» **Aim of the exercise**: Within the entries that follow, report how many lines contain the word "cinc", giving the number by itself.

» **Material for this exercise**:

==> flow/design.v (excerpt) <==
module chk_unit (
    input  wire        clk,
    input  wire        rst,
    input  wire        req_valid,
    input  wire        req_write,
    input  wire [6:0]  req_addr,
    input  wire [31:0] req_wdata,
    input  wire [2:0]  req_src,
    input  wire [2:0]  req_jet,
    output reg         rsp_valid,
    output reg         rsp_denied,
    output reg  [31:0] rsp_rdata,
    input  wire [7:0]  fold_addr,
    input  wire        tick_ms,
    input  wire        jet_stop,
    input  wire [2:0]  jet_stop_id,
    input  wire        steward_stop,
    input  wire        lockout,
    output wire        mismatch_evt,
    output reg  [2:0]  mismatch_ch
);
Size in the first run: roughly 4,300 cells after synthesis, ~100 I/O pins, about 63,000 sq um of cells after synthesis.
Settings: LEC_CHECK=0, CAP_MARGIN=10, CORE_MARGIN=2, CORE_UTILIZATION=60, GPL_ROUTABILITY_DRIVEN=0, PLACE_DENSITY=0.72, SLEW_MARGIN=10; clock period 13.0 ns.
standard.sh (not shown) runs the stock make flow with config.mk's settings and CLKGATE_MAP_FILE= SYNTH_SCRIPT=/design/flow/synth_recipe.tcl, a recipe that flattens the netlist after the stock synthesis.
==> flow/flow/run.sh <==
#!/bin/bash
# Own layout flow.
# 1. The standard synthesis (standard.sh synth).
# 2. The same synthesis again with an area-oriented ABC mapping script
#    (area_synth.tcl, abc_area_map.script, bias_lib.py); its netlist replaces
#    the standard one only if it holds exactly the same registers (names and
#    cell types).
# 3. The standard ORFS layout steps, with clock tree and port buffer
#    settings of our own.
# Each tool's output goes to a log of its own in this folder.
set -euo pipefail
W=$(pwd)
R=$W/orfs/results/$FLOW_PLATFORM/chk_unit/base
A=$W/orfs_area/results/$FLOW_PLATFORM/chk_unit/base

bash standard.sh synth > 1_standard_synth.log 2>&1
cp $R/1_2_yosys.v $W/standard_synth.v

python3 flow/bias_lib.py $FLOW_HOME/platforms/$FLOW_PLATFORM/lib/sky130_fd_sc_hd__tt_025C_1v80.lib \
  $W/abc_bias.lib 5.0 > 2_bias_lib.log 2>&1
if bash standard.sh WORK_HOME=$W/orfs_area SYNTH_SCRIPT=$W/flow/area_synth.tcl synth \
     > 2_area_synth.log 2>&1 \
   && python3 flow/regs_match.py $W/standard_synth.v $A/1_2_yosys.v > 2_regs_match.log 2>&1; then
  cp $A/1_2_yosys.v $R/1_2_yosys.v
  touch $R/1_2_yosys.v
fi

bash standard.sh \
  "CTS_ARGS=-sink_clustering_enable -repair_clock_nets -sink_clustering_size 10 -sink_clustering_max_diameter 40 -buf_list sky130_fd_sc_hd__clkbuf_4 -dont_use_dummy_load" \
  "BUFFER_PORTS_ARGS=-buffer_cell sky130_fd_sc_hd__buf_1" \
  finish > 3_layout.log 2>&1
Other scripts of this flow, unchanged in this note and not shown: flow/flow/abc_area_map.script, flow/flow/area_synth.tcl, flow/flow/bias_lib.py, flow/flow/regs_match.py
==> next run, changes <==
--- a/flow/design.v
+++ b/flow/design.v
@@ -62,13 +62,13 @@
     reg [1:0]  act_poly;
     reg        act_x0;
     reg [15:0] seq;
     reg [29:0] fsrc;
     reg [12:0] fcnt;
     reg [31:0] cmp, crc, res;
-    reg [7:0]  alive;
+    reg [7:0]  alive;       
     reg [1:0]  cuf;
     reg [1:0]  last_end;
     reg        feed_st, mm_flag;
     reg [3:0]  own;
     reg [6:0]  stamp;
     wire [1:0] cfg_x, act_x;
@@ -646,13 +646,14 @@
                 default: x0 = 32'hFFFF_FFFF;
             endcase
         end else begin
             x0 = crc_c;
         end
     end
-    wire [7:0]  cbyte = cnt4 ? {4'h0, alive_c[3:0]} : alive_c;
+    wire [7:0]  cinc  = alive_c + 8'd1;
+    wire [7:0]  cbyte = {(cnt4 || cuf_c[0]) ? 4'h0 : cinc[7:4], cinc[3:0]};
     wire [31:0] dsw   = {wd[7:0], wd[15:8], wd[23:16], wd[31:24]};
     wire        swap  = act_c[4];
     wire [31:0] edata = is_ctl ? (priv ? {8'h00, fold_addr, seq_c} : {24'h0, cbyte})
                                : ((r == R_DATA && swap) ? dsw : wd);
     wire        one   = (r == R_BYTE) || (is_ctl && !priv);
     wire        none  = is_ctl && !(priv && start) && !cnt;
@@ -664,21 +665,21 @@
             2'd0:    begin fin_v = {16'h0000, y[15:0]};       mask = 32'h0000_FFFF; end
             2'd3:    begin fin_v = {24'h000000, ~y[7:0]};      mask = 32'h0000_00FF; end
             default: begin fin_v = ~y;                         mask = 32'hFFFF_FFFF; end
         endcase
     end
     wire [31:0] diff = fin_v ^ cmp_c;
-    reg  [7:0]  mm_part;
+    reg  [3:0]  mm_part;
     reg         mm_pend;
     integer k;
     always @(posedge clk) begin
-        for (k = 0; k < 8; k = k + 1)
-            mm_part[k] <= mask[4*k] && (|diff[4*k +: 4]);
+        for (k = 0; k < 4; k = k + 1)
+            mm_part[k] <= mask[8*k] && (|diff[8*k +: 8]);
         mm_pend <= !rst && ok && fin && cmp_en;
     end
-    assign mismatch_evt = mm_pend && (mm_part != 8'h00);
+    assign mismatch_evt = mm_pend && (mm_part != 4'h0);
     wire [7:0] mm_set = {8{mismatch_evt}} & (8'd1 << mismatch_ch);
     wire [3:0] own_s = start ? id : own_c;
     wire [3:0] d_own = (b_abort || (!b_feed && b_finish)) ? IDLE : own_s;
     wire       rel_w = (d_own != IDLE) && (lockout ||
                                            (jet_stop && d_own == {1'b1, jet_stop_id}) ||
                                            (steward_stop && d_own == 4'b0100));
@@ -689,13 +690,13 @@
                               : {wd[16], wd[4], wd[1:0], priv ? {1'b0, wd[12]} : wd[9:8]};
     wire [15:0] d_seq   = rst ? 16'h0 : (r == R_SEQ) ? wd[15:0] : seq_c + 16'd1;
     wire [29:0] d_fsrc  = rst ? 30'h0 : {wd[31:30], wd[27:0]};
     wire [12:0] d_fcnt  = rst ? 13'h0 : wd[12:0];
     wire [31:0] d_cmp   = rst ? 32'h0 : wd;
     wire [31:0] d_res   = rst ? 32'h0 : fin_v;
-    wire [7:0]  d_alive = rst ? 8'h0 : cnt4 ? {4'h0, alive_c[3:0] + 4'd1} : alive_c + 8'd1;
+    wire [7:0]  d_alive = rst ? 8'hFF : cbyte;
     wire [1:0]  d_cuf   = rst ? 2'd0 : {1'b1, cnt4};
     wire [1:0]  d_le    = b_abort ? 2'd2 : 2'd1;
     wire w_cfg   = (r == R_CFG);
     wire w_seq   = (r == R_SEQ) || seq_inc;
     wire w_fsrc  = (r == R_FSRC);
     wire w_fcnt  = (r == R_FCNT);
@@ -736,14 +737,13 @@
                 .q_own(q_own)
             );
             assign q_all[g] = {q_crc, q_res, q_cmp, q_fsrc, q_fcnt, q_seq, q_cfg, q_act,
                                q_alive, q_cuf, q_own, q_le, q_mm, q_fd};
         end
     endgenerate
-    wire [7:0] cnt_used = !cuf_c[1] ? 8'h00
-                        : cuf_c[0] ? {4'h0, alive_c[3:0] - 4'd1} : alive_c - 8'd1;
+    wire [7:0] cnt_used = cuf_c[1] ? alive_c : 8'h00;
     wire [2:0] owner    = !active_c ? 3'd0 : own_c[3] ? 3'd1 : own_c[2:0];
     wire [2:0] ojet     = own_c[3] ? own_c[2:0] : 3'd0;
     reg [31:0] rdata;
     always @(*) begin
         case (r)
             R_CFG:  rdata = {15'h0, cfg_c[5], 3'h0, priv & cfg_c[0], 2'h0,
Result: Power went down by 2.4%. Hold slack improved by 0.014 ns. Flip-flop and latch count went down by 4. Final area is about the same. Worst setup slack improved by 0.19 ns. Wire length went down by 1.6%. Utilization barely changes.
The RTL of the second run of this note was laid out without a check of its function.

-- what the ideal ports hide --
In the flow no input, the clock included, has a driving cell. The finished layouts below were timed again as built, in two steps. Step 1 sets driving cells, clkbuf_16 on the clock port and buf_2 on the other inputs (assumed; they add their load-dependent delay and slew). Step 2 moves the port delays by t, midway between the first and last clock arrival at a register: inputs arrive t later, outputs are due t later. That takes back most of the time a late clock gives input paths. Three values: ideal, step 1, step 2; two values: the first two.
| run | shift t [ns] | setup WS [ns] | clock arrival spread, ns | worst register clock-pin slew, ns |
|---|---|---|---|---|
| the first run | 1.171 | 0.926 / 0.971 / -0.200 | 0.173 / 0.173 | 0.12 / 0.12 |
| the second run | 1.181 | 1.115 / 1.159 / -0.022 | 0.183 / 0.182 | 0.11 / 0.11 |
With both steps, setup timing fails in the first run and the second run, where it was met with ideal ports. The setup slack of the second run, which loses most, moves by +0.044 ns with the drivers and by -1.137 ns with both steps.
This design comes from an exercise in tuning for small area and a short achievable clock period on the open sky130 flow, not from production work.
RTL that was checked went through simulation tests only; none was proved equivalent to the original.
Power and IR drop assume default switching activity.

==> flow/design.v <==
module bcdec (
    input  wire         clk,
    input  wire         rst,
    input  wire         in_valid,
    input  wire [511:0] data,
    input  wire [63:0]  bpar,
    input  wire [63:0]  cpar,
    output reg          out_valid,
    output reg  [511:0] dout,
    output reg  [1:0]   kind,
    output reg  [2:0]   loc_word,
    output reg  [2:0]   loc_byte,
    output reg  [2:0]   loc_bit
);
    wire [63:0] bf, cm;
    genvar gi;
    generate
        for (gi = 0; gi < 64; gi = gi + 1) begin : g_par
            bcdec_par9 u_bf (.x({bpar[gi], data[8*gi +: 8]}), .y(bf[gi]));
            bcdec_par9 u_cm (.x({cpar[gi], data[448+gi], data[384+gi], data[320+gi],
                                 data[256+gi], data[192+gi], data[128+gi], data[64+gi],
                                 data[gi]}), .y(cm[gi]));
        end
    endgenerate
    wire [63:0]  cmg;
    wire [1:0]   k;
    wire [2:0]   lw, lb, lj;
    bcdec_judge u_judge (.bf(bf), .cm(cm), .cmg(cmg), .kind(k),
                         .loc_word(lw), .loc_byte(lb), .loc_bit(lj));
    wire [511:0] fixed;
    generate
        for (gi = 0; gi < 512; gi = gi + 1) begin : g_fix
            bcdec_fix u_fix (.d(data[gi]), .a(bf[8*(gi/64) + (gi%64)/8]),
                             .b(cmg[gi%64]), .y(fixed[gi]));
        end
    endgenerate
    always @(posedge clk) begin
        if (rst)
            out_valid <= 1'b0;
        else
            out_valid <= in_valid;
        dout     <= fixed;
        kind     <= k;
        loc_word <= lw;
        loc_byte <= lb;
        loc_bit  <= lj;
    end
endmodule
This design comes from an exercise in tuning for small area, a short achievable clock period and few clock cycles on the open sky130 flow, not from production work.

Setup of job 102:
==> flow/design.v <==
module crc_top (
    input  wire        clk,
    input  wire        rst,
    input  wire        wr_en,
    input  wire        rd_en,
    input  wire [6:0]  addr,
    input  wire [31:0] wdata,
    output reg         ready,
    output reg         rvalid,
    output wire [31:0] rdata
);
    localparam [31:0] MU_RESET = 32'h04D1_01DF;
    reg  [6:0]  width;
    reg         refin;
    reg         refout;
    reg  [1:0]  feed_w;
    reg  [63:0] poly;
    reg  [63:0] init;
    reg  [63:0] xorout;
    reg  [5:0]  sh_p, sh_l, sh_m;     
    reg         w_lt64;               
    reg  [63:0] sreg;
    reg  [5:0]  sh_st;
    reg         nat;                  
    reg         clean;                
    reg  [31:0] state_hi_wr;
    reg  [31:0] state_hi_rd;
    reg  [31:0] result_hi_rd;
    reg  [31:0] feed;
    reg  [1:0]  feed_left;            
    reg         feed_byte;            
    reg         step;                 
    reg  [31:0] mu;
    reg         mu_ok;
    reg  [3:0]  mu_cnt;               
    reg  busy;
    wire acc_wr = wr_en && !busy;
    wire acc_rd = rd_en && !wr_en && !busy;
    wire [4:0] a = addr[6:2];
    wire [6:0]  w_new  = (wdata[6:0] < 7'd3) ? 7'd3 : (wdata[6:0] > 7'd64) ? 7'd64 : wdata[6:0];
    wire [5:0]  sh_new = ~(w_new[5:0] - 6'd1);
    wire [63:0] wmask  = {64{1'b1}} >> sh_m;
    wire [63:0] p_al   = poly << sh_p;
    reg  [63:0] p_al_q;
    wire [31:0] tx = sreg[63:32] ^ feed;
    wire [31:0] te = !step     ? 32'd0 :
                     feed_byte ? {24'd0, tx[31:24]} : tx;
    wire [31:0] q;
    genvar m, k, n;
    generate
        for (m = 0; m < 31; m = m + 1) begin : g_hi
            wire [30-m:0] t;
            for (k = 0; k <= 30 - m; k = k + 1) begin : g_t
                assign t[k] = te[m+1+k] & mu[31-k];
            end
            assign q[m] = te[m] ^ (^t);
        end
    endgenerate
    assign q[31] = te[31];
    wire [63:0] r;
    generate
        for (n = 0; n < 64; n = n + 1) begin : g_lo
            localparam integer NT = (n < 32) ? n + 1 : 32;
            wire [NT-1:0] t;
            for (k = 0; k < NT; k = k + 1) begin : g_t
                assign t[k] = q[k] & p_al_q[n-k];
            end
            assign r[n] = ^t;
        end
    endgenerate
    wire [63:0] s_shift = !step     ? sreg :
                          feed_byte ? {sreg[55:0], 8'd0} : {sreg[31:0], 32'd0};
    wire [63:0] s_eng   = s_shift ^ r;            
    wire [63:0] s_nat = s_eng >> sh_st;           
    wire [5:0]  amt_l = sh_l - sh_st;
    wire [127:0] l_rr = {sreg, sreg} << amt_l;
    wire [63:0] l_al  = l_rr[127:64];
    reg  [63:0] refl_e, refl_l;                   
    reg  [63:0] hmask;                            
    integer j;
    always @(*) begin
        for (j = 0; j < 64; j = j + 1) begin
            refl_e[j] = s_eng[63 - j];
            refl_l[j] = l_al[63 - j];
            hmask[j]  = wmask[63 - j];
        end
    end
    wire        r_e = refout && !nat;
    wire        r_l = refout && nat;
    wire [63:0] result = ((({64{r_e}} & refl_e) | ({64{!refout}} & s_nat) | ({64{r_l}} & refl_l))
                          & wmask) ^ (xorout & wmask);
    wire [31:0] ptop = p_al[63:32];               
    reg  [31:0] fr;
    reg  [31:0] mm;
    integer i;
    always @(*) begin
        for (i = 0; i < 32; i = i + 1)
            fr[i] = ptop[31 - i];
        mm = mu;
        for (i = 0; i < 4; i = i + 1)
            mm = {mm[30:0], ^(fr & mm)};
    end
    reg [31:0] d_ord;
    always @(*) begin
        for (j = 0; j < 32; j = j + 1)
            d_ord[j] = refin ? wdata[31 - j] : wdata[8 * (3 - j / 8) + (j % 8)];
    end
    wire wr_cfg   = acc_wr && a == 5'h10;
    wire wr_poly  = acc_wr && ((a == 5'h11 && w_lt64) || (a == 5'h12 && !sh_l[5]));
    wire wr_start = acc_wr && a == 5'h17 && wdata[0];
    wire wr_data  = acc_wr && a == 5'h18;
    wire wr_state = acc_wr && a == 5'h19;
    wire align    = nat && (clean || feed_left != 2'd0);
    reg [1:0] fl_n;
    reg       mu_ok_n, nat_n;
    reg [5:0] sh_st_n;
    always @(*) begin
        fl_n = feed_left;
        if (step) fl_n = feed_left - 2'd1;
        if (wr_data) fl_n = (feed_w == 2'd1) ? 2'd2 : 2'd1;
        mu_ok_n = mu_ok;
        if (mu_cnt == 4'd1) mu_ok_n = 1'b1;
        if (wr_cfg || wr_poly) mu_ok_n = 1'b0;
        sh_st_n = sh_st;
        nat_n   = nat;
        if (align) begin
            sh_st_n = sh_l;
            nat_n   = 1'b0;
        end
        if (wr_start || wr_state) begin
            sh_st_n = 6'd0;
            nat_n   = w_lt64;
        end
        if (wr_cfg)
            nat_n   = 1'b1;
    end
    reg [31:0] rd_q, rs_q;
    assign rdata = rd_q | rs_q;
    reg [31:0] rd_val;
    always @(*) begin
        case (a)
            5'h10:   rd_val = {21'd0, feed_w, refout, refin, width};
            5'h11:   rd_val = poly[31:0];
            5'h12:   rd_val = poly[63:32];
            5'h13:   rd_val = init[31:0];
            5'h14:   rd_val = init[63:32];
            5'h15:   rd_val = xorout[31:0];
            5'h16:   rd_val = xorout[63:32];
            5'h1A:   rd_val = state_hi_rd;
            5'h1C:   rd_val = result_hi_rd;
            default: rd_val = 32'd0;
        endcase
    end
    always @(posedge clk) begin
        p_al_q <= p_al;
        rd_q   <= rd_val;
        rs_q   <= ({32{a == 5'h19}} & s_nat[31:0]) | ({32{a == 5'h1B}} & result[31:0]);
    end
    always @(posedge clk) begin
        if (rst) begin
            width        <= 7'd32;
            refin        <= 1'b1;
            refout       <= 1'b1;
            feed_w       <= 2'd2;
            sh_p         <= 6'd32;
            sh_l         <= 6'd32;
            sh_m         <= 6'd32;
            w_lt64       <= 1'b1;
            poly         <= 64'h0000_0000_04C1_1DB7;
            init         <= 64'h0000_0000_FFFF_FFFF;
            xorout       <= 64'h0000_0000_FFFF_FFFF;
            sreg         <= 64'd0;
            sh_st        <= 6'd32;
            nat          <= 1'b0;
            clean        <= 1'b1;
            state_hi_wr  <= 32'd0;
            state_hi_rd  <= 32'd0;
            result_hi_rd <= 32'd0;
            feed_left    <= 2'd0;
            feed_byte    <= 1'b0;
            step         <= 1'b0;
            mu           <= MU_RESET;
            mu_ok        <= 1'b1;
            mu_cnt       <= 4'd0;
            ready        <= 1'b1;
            busy         <= 1'b0;
            rvalid       <= 1'b0;
        end else begin
            rvalid    <= acc_rd;
            feed_left <= fl_n;
            mu_ok     <= mu_ok_n;
            sh_st     <= sh_st_n;
            nat       <= nat_n;
            step      <= (fl_n != 2'd0) && mu_ok_n && !nat_n;
            ready     <= (fl_n == 2'd0) || (fl_n == 2'd1 && mu_ok_n && !nat_n);
            busy      <= !((fl_n == 2'd0) || (fl_n == 2'd1 && mu_ok_n && !nat_n));
            if (mu_cnt != 4'd0) begin
                mu     <= mm;
                mu_cnt <= mu_cnt - 4'd1;
            end
            if (wr_cfg || wr_poly) begin
                mu     <= 32'd1;
                mu_cnt <= 4'd8;
            end
            if (step)
                feed <= {feed[23:0], 8'd0};
            sreg <= s_eng;
            if (align) begin
                sreg  <= l_al & hmask;
                clean <= 1'b1;
            end
            if (wr_cfg)
                clean <= 1'b0;
            if (wr_start) begin
                sreg  <= init & wmask;
                clean <= 1'b1;
            end
            if (wr_state) begin
                sreg  <= {state_hi_wr, wdata} & wmask;
                clean <= 1'b1;
            end
            if (acc_wr) begin
                case (a)
                    5'h10: begin
                        width  <= wdata[6:0];
                        refin  <= wdata[7];
                        refout <= wdata[8];
                        feed_w <= wdata[10:9];
                        sh_p   <= sh_new;
                        sh_l   <= sh_new;
                        sh_m   <= sh_new;
                        w_lt64 <= (sh_new != 6'd0);
                    end
                    5'h11: poly[31:0]    <= wdata;
                    5'h12: poly[63:32]   <= wdata;
                    5'h13: init[31:0]    <= wdata;
                    5'h14: init[63:32]   <= wdata;
                    5'h15: xorout[31:0]  <= wdata;
                    5'h16: xorout[63:32] <= wdata;
                    5'h18: begin
                        feed      <= d_ord;
                        feed_byte <= (feed_w[1] == 1'b0);
                    end
                    5'h1A: state_hi_wr <= wdata;
                    default: ;
                endcase
            end
            if (acc_rd && a == 5'h19) state_hi_rd  <= s_nat[63:32];
            if (acc_rd && a == 5'h1B) result_hi_rd <= result[63:32];
        end
    end
endmodule
Settings: LEC_CHECK=0, CAP_MARGIN=20, CORE_MARGIN=2, CORE_UTILIZATION=25, PLACE_DENSITY=0.45, SLEW_MARGIN=20; clock period 32.0 ns.
standard.sh (not shown) runs the stock make flow with config.mk's settings and CLKGATE_MAP_FILE= SYNTH_SCRIPT=/design/flow/synth_recipe.tcl, a recipe that flattens the netlist after the stock synthesis.
==> flow/flow/run.sh <==
#!/bin/bash
# The standard layout, with port buffers of a normal drive strength and timing repair
# aiming for setup slack beyond the default margin. make's output goes to flow_make.log;
# each ORFS step keeps its own log under orfs/logs.
set -euo pipefail
bash standard.sh 'BUFFER_PORTS_ARGS=-buffer_cell sky130_fd_sc_hd__buf_4' SETUP_SLACK_MARGIN=24 finish > flow_make.log 2>&1
Input changes introduced in job 104 (baseline for comparison: job 102):
-- flow/design.v --
<<< job 102, line 8
    output reg         ready,
    output reg         rvalid,
    output wire [31:0] rdata
);
    localparam [31:0] MU_RESET = 32'h04D1_01DF;
>>> job 104, line 8
    output reg         ready,
    output reg         rvalid,
    output reg  [31:0] rdata
);
    localparam [31:0] MU_RESET = 32'h04D1_01DF;
<<< job 102, line 34
    reg         mu_ok;
    reg  [3:0]  mu_cnt;               
    reg  busy;
    wire acc_wr = wr_en && !busy;
    wire acc_rd = rd_en && !wr_en && !busy;
    wire [4:0] a = addr[6:2];
    wire [6:0]  w_new  = (wdata[6:0] < 7'd3) ? 7'd3 : (wdata[6:0] > 7'd64) ? 7'd64 : wdata[6:0];
>>> job 104, line 34
    reg         mu_ok;
    reg  [3:0]  mu_cnt;               
    wire acc_wr = wr_en && ready;
    wire acc_rd = rd_en && !wr_en && ready;
    wire [4:0] a = addr[6:2];
    wire [6:0]  w_new  = (wdata[6:0] < 7'd3) ? 7'd3 : (wdata[6:0] > 7'd64) ? 7'd64 : wdata[6:0];
<<< job 102, line 73
    wire [63:0] s_eng   = s_shift ^ r;            
    wire [63:0] s_nat = s_eng >> sh_st;           
    wire [5:0]  amt_l = sh_l - sh_st;
    wire [127:0] l_rr = {sreg, sreg} << amt_l;
    wire [63:0] l_al  = l_rr[127:64];
    reg  [63:0] refl_e, refl_l;                   
    reg  [63:0] hmask;                            
    integer j;
    always @(*) begin
        for (j = 0; j < 64; j = j + 1) begin
            refl_e[j] = s_eng[63 - j];
            refl_l[j] = l_al[63 - j];
            hmask[j]  = wmask[63 - j];
        end
    end
    wire        r_e = refout && !nat;
    wire        r_l = refout && nat;
    wire [63:0] result = ((({64{r_e}} & refl_e) | ({64{!refout}} & s_nat) | ({64{r_l}} & refl_l))
                          & wmask) ^ (xorout & wmask);
    wire [31:0] ptop = p_al[63:32];               
    reg  [31:0] fr;
>>> job 104, line 72
    wire [63:0] s_eng   = s_shift ^ r;            
    wire [63:0] s_nat = s_eng >> sh_st;           
    wire [63:0] l_al  = sreg << sh_l;             
    wire [63:0] a_now = nat ? l_al : s_eng;
    reg  [63:0] refl;
    integer j;
    always @(*) begin
        for (j = 0; j < 64; j = j + 1)
            refl[j] = a_now[63 - j];
    end
    wire [63:0] result = ((refout ? refl : s_nat) ^ xorout) & wmask;
    wire [31:0] ptop = p_al[63:32];               
    reg  [31:0] fr;
<<< job 102, line 132
            nat_n   = w_lt64;
        end
        if (wr_cfg)
            nat_n   = 1'b1;
    end
    reg [31:0] rd_q, rs_q;
    assign rdata = rd_q | rs_q;
    reg [31:0] rd_val;
    always @(*) begin
>>> job 104, line 123
            nat_n   = w_lt64;
        end
        if (wr_cfg) begin
            sh_st_n = 6'd0;
            nat_n   = 1'b1;
        end
    end
    reg [31:0] rd_val;
    always @(*) begin
<<< job 102, line 147
            5'h15:   rd_val = xorout[31:0];
            5'h16:   rd_val = xorout[63:32];
            5'h1A:   rd_val = state_hi_rd;
            5'h1C:   rd_val = result_hi_rd;
            default: rd_val = 32'd0;
>>> job 104, line 138
            5'h15:   rd_val = xorout[31:0];
            5'h16:   rd_val = xorout[63:32];
            5'h19:   rd_val = s_nat[31:0];
            5'h1A:   rd_val = state_hi_rd;
            5'h1B:   rd_val = result[31:0];
            5'h1C:   rd_val = result_hi_rd;
            default: rd_val = 32'd0;
<<< job 102, line 154
    always @(posedge clk) begin
        p_al_q <= p_al;
        rd_q   <= rd_val;
        rs_q   <= ({32{a == 5'h19}} & s_nat[31:0]) | ({32{a == 5'h1B}} & result[31:0]);
    end
    always @(posedge clk) begin
>>> job 104, line 147
    always @(posedge clk) begin
        p_al_q <= p_al;
        rdata  <= rd_val;
    end
    always @(posedge clk) begin
<<< job 102, line 184
            mu_cnt       <= 4'd0;
            ready        <= 1'b1;
            busy         <= 1'b0;
            rvalid       <= 1'b0;
        end else begin
>>> job 104, line 176
            mu_cnt       <= 4'd0;
            ready        <= 1'b1;
            rvalid       <= 1'b0;
        end else begin
<<< job 102, line 194
            step      <= (fl_n != 2'd0) && mu_ok_n && !nat_n;
            ready     <= (fl_n == 2'd0) || (fl_n == 2'd1 && mu_ok_n && !nat_n);
            busy      <= !((fl_n == 2'd0) || (fl_n == 2'd1 && mu_ok_n && !nat_n));
            if (mu_cnt != 4'd0) begin
                mu     <= mm;
>>> job 104, line 185
            step      <= (fl_n != 2'd0) && mu_ok_n && !nat_n;
            ready     <= (fl_n == 2'd0) || (fl_n == 2'd1 && mu_ok_n && !nat_n);
            if (mu_cnt != 4'd0) begin
                mu     <= mm;
<<< job 102, line 207
            sreg <= s_eng;
            if (align) begin
                sreg  <= l_al & hmask;
                clean <= 1'b1;
            end
            if (wr_cfg)
                clean <= 1'b0;
            if (wr_start) begin
                sreg  <= init & wmask;
>>> job 104, line 197
            sreg <= s_eng;
            if (align) begin
                sreg  <= l_al;
                clean <= 1'b1;
            end
            if (wr_cfg) begin
                sreg  <= s_nat;
                clean <= 1'b0;
            end
            if (wr_start) begin
                sreg  <= init & wmask;
[summary]
Measured against job 102, the sequential cell count of job 104 comes out at 0.943 times the reference value. Worst hold slack across job 102 and job 104: no real change. Summary of job 104 over job 102: post-synthesis adder-cell area fraction barely changed, final worst slack shrank by 0.082 ns. Looking at critical path endpoint, the sreg[38] result is from job 102; the sreg[36] one comes from job 104. Of job 102 and job 104, job 104 shows the higher final instance area, with job 102 below it. Taking job 102 as the reference, in job 104 period utilization rose by 0.26 points, clock network area share higher. Job 102 and job 104 ended up with nearly the same final weighted congestion in routability-driven placement. Going from job 102 to job 104, the global-route track usage on met3 was found to have gone up by 0.27 points. Sequential share of cell area: job 104 < job 102. Compare job 102 and job 104 | number of non-clock buffers lower: job 102.
Function was not checked in any run of this note: the RTL went through the layout flow alone.

==> port drivers added, routing unchanged <==
No port has a modelled driver above. Below, the same layouts with a new extraction and two added sets of constraints. Step 1, drivers: a clkbuf_16 drives clk and a buf_2 each remaining input, both assumed. Step 2 times the ports against the registers' clock, not the clock port: input delays grow and output delays shrink by t, the midpoint of the rising clock arrivals with the driver on. Slacks: ideal ports / drivers / drivers and shift; pairs: ideal ports / drivers.
run | t, ns | setup slack, ns | worst hold slack (ns) | worst setup path after step 2 | worst slew at a driven data input, ns
job 102 | 0.802 | 23.886 / 23.892 / 23.127 | 0.452 / 0.452 / 0.452 | input to register | 0.07
job 104 | 0.793 | 23.803 / 23.743 / 22.949 | 0.452 / 0.452 / 0.452 | input to register | 0.24
After both steps setup and hold are still met in every run listed. For job 104, which loses most, drivers alone change the setup slack by -0.060 ns; drivers and shift together by -0.854 ns.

» **Answer for this exercise**: 2